Van Gogh's Chair with Pipe | |
Artist: | Vincent van Gogh |
Year: | 1888 |
Medium: | Oil on canvas |
Catalogue: | |
Height Metric: | 93.0 |
Width Metric: | 73.5 |
Metric Unit: | cm |
Imperial Unit: | in |
City: | London |
Museum: | National Gallery |
Van Gogh's Chair is a painting created in 1888 by Dutch artist Vincent van Gogh. It is currently held by the National Gallery, London.
The painting shows a rustic wooden chair, with a simple woven straw seat, on a tiled floor. On the chair seat is a decorated pipe and a pouch of pipe tobacco. In the background is an onion box with Van Gogh's name on it. It has become one of Van Gogh's most iconic images, to the extent that Van Gogh's cataloger Jan Hulsker noted that "there are few pictures of Vincent's about which so much was written in later years."
On 7 May 1888 Van Gogh moved from the Hôtel Carrel to the Café de la Gare, at Arles, in the south of France. He had befriended the proprietors, Joseph and Marie Ginoux. The Yellow House, at 2 place Lamartine, had to be furnished before he could fully move in, but he was able to use it as a studio. He wanted a gallery to display his work, and started a series of paintings that eventually included Van Gogh's Chair (1888), Bedroom in Arles (1888), The Night Café (1888), Cafe Terrace at Night (September 1888), Starry Night Over the Rhone (1888), and Still Life: Vase with Twelve Sunflowers (1888), all intended for the decoration for the Yellow House.

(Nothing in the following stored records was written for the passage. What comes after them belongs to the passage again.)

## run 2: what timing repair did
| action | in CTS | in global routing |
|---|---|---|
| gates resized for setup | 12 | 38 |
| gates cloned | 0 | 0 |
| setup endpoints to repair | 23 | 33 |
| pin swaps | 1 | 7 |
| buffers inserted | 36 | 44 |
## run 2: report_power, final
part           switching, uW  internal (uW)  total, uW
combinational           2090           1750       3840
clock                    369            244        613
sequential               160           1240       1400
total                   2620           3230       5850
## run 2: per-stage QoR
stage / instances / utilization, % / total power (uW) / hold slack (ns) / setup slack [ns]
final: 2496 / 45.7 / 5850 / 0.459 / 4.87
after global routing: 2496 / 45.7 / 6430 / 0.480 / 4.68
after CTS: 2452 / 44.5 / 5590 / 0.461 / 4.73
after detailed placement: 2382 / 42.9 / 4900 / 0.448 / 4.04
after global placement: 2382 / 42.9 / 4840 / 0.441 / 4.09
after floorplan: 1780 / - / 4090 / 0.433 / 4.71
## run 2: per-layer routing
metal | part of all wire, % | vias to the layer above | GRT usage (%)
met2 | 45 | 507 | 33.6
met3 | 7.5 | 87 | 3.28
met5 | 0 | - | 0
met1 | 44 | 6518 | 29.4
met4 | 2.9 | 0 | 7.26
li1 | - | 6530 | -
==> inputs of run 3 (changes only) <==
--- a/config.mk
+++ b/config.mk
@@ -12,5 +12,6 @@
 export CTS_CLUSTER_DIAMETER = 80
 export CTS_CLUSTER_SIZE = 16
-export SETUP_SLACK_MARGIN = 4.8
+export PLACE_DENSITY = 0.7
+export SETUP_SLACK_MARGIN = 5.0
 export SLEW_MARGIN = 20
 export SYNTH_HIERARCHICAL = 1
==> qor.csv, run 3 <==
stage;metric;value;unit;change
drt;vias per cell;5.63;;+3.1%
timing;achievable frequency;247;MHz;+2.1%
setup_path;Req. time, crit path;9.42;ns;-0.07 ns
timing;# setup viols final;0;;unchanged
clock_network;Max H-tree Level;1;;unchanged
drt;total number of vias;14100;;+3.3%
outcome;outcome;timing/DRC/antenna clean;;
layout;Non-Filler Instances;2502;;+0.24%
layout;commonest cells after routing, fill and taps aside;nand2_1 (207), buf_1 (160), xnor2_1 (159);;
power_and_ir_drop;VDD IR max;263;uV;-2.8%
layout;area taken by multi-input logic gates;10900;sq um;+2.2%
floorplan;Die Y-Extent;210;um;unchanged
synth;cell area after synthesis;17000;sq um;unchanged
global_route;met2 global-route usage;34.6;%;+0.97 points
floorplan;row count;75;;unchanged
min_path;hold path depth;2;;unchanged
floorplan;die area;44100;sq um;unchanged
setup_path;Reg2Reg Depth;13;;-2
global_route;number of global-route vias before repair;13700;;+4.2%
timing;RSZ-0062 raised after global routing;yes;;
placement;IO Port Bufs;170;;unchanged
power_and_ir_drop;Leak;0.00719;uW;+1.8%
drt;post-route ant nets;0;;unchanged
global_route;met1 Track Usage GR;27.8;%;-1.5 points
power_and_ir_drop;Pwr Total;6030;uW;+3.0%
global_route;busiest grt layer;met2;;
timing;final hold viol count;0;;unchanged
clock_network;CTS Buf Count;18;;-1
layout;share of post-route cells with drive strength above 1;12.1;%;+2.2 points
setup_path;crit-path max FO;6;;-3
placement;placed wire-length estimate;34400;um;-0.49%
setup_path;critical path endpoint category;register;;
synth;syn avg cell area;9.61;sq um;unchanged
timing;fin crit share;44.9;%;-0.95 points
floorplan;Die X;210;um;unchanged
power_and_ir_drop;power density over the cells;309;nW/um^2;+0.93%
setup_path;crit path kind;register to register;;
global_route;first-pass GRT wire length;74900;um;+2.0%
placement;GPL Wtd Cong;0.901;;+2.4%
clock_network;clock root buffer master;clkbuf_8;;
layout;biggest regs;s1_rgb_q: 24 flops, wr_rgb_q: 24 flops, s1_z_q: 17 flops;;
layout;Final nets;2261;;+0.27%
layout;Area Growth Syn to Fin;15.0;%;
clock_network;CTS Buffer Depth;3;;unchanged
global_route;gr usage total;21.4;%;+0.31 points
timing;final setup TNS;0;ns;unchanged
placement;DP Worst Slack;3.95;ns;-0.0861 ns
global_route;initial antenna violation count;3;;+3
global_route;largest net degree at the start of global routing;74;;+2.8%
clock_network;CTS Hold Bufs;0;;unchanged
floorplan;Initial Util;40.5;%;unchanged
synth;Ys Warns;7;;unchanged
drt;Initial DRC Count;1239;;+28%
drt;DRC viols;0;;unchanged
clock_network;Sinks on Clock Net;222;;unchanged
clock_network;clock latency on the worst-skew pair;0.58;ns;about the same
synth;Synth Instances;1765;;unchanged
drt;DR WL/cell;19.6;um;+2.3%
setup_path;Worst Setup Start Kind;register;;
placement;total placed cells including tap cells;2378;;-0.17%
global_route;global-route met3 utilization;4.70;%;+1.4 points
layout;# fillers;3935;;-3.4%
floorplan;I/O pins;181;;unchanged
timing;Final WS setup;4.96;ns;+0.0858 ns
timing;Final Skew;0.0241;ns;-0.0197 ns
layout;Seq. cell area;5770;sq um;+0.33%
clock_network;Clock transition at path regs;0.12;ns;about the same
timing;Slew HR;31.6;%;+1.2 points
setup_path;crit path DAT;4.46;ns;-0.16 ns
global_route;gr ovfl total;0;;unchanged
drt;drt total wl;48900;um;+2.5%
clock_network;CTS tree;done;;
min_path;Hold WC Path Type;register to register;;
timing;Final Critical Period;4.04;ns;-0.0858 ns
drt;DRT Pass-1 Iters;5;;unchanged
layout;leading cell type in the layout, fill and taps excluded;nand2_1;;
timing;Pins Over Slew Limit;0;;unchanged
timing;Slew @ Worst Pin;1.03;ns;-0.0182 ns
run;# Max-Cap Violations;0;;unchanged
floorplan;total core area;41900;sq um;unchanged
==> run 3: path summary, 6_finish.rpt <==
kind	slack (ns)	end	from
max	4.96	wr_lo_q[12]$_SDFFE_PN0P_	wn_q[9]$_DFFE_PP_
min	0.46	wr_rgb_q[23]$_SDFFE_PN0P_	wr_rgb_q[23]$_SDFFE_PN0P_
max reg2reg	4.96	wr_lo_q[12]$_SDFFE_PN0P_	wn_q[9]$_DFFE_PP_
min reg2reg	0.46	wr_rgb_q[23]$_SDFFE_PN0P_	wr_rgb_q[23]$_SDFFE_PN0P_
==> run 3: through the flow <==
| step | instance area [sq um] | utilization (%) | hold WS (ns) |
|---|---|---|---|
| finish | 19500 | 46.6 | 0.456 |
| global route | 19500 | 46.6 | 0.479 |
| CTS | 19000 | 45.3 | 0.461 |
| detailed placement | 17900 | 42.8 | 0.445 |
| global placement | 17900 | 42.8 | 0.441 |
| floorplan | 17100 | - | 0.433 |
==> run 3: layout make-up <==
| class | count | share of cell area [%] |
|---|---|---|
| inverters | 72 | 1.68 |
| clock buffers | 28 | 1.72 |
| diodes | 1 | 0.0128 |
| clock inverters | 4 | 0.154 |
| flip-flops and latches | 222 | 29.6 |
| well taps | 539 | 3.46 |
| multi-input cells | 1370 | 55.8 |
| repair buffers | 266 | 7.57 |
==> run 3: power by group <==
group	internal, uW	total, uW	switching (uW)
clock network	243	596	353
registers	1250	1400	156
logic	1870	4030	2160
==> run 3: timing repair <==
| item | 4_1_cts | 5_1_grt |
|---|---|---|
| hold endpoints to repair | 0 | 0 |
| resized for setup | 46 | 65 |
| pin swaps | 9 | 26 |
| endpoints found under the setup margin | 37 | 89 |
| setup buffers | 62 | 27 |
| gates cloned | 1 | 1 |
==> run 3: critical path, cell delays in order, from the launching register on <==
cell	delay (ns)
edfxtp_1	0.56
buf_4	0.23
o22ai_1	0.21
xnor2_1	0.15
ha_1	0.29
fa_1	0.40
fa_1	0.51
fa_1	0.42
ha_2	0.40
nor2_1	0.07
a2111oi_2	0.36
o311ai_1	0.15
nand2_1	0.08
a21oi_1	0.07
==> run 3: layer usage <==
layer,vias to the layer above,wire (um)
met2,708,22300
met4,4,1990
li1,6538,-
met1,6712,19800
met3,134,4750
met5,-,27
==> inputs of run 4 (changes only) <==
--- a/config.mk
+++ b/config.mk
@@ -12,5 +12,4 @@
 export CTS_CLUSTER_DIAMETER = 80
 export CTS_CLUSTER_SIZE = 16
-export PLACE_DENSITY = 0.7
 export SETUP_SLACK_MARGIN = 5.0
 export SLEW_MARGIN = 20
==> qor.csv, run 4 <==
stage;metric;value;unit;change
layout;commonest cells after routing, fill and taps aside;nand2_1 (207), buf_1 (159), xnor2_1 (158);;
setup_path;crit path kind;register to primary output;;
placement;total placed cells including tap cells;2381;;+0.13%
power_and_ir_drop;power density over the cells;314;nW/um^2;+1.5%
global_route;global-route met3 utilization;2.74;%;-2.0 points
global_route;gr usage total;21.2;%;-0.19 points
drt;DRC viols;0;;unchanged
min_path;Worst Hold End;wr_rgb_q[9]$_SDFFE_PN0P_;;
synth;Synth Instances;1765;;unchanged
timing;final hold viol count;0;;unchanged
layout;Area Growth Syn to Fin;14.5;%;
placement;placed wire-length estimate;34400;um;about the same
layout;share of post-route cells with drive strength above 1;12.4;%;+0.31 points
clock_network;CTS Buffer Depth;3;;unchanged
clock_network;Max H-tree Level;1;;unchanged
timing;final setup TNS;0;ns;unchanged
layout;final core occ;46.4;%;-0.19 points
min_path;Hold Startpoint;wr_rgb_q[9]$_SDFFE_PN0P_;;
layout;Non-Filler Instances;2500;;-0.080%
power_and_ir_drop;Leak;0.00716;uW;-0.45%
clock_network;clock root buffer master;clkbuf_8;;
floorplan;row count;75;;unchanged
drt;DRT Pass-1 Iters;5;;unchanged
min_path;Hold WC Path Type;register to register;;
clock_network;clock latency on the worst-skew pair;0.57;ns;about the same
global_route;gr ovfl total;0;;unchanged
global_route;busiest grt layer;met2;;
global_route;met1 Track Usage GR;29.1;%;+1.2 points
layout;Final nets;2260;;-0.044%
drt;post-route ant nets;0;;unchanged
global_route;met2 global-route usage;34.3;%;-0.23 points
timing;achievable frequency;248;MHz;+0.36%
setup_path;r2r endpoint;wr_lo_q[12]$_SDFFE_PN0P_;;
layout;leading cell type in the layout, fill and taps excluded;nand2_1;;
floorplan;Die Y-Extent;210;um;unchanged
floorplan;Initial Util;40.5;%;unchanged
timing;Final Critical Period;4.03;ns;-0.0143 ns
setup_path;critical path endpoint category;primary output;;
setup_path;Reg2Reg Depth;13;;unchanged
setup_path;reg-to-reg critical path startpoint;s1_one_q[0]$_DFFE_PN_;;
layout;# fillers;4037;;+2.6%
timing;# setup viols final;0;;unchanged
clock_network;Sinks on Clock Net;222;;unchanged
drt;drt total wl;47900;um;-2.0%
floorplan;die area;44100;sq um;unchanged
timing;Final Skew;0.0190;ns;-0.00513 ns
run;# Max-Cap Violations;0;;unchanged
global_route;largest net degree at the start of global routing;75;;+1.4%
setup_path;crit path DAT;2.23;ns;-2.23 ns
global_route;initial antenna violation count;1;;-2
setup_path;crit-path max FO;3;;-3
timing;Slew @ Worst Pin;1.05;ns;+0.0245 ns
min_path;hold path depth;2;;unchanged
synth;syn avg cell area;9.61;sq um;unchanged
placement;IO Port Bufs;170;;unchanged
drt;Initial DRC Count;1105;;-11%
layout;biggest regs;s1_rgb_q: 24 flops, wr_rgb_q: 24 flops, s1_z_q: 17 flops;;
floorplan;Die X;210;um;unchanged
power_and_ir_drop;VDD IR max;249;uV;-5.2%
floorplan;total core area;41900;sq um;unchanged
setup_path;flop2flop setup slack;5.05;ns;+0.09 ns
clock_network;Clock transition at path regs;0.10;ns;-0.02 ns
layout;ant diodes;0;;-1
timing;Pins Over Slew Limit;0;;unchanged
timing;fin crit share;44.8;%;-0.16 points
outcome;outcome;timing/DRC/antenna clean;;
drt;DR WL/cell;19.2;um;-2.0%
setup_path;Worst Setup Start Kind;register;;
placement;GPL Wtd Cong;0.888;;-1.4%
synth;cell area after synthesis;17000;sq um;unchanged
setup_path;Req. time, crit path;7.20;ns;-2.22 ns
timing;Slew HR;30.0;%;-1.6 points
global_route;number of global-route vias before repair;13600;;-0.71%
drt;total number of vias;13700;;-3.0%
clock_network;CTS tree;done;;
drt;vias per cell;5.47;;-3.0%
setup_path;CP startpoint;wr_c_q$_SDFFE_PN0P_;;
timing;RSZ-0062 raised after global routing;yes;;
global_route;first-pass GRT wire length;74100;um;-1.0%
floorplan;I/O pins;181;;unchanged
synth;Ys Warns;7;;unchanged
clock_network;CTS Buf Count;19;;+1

Van Gogh's Chair is a product of the artist's tumultuous time spent with fellow painter Paul Gauguin. Both this work and its pendant piece Paul Gauguin's Armchair are painted in complementary colours, blue and orange for van Gogh, red and green for Gauguin. The two paintings were painted before Van Gogh cut off his ear, but continued to be refined after he was hospitalised. Van Gogh set out to "in these two studies, as in others, I myself sought an effect of light with bright colour"[1]
The contrasts between Van Gogh's Chair and Paul Gauguin's Armchair have led to much analysis of the symbolism of these two paintings. While Van Gogh's chair is simple and unpretentious, Gauguin's is far more lavish and ornate. This has been interpreted in light of Van Gogh and Gauguin's tempestuous relationship.[2]